▶ [What is required] Among the entries below, find all lines that include "automatic" and copy them.

Start of Raw data

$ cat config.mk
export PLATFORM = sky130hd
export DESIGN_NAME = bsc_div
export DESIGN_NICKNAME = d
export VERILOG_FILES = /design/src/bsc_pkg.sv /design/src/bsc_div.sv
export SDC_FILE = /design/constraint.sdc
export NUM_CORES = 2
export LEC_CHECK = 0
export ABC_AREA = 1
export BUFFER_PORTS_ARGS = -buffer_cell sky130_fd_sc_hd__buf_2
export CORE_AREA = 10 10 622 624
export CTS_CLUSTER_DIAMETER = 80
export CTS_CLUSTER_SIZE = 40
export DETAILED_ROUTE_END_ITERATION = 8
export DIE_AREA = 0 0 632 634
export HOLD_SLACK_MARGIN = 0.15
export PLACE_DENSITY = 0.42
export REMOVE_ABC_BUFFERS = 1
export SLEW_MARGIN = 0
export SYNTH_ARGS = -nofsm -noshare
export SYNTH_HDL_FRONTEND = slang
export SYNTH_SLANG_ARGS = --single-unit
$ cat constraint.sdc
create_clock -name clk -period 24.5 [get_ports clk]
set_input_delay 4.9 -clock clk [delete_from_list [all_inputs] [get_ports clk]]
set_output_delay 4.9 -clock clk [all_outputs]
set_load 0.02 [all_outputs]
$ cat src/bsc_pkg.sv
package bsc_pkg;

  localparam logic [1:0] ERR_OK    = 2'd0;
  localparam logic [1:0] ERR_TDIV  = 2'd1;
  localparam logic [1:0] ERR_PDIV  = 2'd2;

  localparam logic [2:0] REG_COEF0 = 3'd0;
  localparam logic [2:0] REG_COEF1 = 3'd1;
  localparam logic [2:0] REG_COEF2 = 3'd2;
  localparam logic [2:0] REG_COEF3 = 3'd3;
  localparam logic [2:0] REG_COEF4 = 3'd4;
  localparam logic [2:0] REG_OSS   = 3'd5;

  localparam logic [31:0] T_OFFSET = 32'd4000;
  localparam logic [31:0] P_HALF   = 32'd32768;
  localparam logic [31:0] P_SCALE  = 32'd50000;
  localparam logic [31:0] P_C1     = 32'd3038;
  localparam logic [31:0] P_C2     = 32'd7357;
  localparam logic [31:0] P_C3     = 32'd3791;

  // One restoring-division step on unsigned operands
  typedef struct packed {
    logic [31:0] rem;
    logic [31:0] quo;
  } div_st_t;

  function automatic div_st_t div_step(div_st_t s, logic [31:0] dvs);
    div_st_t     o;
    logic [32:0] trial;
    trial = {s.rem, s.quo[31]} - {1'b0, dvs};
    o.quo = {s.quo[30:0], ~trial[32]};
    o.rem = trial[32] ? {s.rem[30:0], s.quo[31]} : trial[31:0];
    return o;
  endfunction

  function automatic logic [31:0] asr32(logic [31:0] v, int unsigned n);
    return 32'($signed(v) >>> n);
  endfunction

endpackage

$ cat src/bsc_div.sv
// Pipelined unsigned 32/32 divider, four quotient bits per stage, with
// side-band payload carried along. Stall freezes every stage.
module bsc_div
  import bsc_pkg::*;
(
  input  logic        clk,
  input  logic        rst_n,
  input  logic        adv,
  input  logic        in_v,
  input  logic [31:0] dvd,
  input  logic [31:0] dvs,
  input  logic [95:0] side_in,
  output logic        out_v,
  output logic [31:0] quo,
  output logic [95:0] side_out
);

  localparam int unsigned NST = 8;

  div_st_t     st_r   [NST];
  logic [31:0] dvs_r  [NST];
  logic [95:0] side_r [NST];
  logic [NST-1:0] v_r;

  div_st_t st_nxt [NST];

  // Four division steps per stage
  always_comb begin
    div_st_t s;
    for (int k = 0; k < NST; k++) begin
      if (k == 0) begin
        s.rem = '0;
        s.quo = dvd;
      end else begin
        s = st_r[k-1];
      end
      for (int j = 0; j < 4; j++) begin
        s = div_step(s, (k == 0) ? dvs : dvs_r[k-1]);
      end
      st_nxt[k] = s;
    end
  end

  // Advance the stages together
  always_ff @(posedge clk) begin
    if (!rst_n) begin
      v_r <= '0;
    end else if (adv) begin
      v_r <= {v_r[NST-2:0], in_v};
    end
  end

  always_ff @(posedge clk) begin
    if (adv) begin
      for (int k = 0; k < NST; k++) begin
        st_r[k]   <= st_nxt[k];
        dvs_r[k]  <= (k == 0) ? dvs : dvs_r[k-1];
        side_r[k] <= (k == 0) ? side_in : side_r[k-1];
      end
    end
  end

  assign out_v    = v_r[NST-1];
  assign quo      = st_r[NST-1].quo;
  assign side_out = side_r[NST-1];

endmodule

End of Raw data

▶ [Exercise output]
  function automatic div_st_t div_step(div_st_t s, logic [31:0] dvs);
  function automatic logic [31:0] asr32(logic [31:0] v, int unsigned n);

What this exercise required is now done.